Fitting exit hardware devices provide the users of a building with a safe means of escape without compromising the security of the building by persons without authorisation. Along with emergency and panic hardware installed internally, access locks and digi-locks can be installed on the outside to allow authorised access.
What is emergency exit equipment?
As a rule of thumb emergency latches and bolts are used in non-public areas where escape routes are well known by the building’s occupants and the exit hardware is familiar. Emergency exit devices are usually push pads fitted with either rim latches or shoot bolts.
What is panic hardware?
Panic hardware, including panic bars (also called panic latches and panic bolts) are suitable for public areas. Panic hardware is designed to cover the full face of an escape door so that in an evacuation with the ensuing panic the doors will always open open, even if people are pushed hard against the door. All products suitable for ‘panic’ situations should be certified to EN1125:2008.
What is a latch or bolt in terms of exit hardware?

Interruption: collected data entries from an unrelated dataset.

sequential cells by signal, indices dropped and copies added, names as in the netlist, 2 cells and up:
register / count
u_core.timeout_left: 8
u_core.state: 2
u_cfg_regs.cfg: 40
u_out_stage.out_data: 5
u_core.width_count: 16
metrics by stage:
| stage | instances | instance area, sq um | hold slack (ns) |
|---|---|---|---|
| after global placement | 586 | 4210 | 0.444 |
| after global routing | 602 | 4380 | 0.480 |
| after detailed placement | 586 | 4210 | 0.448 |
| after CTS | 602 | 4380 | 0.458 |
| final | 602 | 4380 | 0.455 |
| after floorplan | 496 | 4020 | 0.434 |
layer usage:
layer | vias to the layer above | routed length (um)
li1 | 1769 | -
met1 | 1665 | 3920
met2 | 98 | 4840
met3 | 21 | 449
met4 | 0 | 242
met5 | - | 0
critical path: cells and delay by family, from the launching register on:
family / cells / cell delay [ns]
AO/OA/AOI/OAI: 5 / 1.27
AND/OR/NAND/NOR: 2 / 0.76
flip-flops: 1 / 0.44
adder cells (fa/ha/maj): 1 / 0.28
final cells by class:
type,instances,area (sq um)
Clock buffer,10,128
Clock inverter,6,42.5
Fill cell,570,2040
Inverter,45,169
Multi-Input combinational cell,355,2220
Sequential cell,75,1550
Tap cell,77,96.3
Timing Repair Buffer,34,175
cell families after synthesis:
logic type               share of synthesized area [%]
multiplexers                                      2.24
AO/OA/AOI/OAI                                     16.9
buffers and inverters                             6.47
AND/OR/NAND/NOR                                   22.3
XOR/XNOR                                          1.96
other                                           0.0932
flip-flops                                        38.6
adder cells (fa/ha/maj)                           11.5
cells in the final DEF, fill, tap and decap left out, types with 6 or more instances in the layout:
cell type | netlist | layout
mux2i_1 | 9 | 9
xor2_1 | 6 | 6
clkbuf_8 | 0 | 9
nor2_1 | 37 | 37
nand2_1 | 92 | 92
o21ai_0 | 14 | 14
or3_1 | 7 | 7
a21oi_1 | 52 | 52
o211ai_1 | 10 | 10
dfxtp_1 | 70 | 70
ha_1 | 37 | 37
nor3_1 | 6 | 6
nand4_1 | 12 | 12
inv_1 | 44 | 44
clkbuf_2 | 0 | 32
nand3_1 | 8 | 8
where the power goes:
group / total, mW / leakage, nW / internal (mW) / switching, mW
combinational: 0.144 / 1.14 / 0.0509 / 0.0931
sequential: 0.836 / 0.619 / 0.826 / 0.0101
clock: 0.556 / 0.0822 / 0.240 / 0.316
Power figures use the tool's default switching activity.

Latches and bolts are two terms that are often banded around when discussing exit hardware for fire exit doors. The terms can be misconstrued but in actual fact are quite simple and we have all seen examples of them in buildings. A latch product has a rim latch that retracts when the push bar (panic hardware) or the push pad (emergency hardware) is pressed. A bolt device has vertical shoot bolts that are normally in the locked position and retract from the frame at the top and the bottom of the door when the push bar or the push pad is de-pressed. Emergency hardware suitable for installation should be certified to EN179:2008.
For more information on a range of panic bar and emergency pad devices take a look at our fire exit equipment range.
Please note: The Redlam Panic Bolt, while called a ‘Panic’ bolt by everybody in the industry, is actually only an ‘Emergency’ bolt and should therefore not be used in public spaces.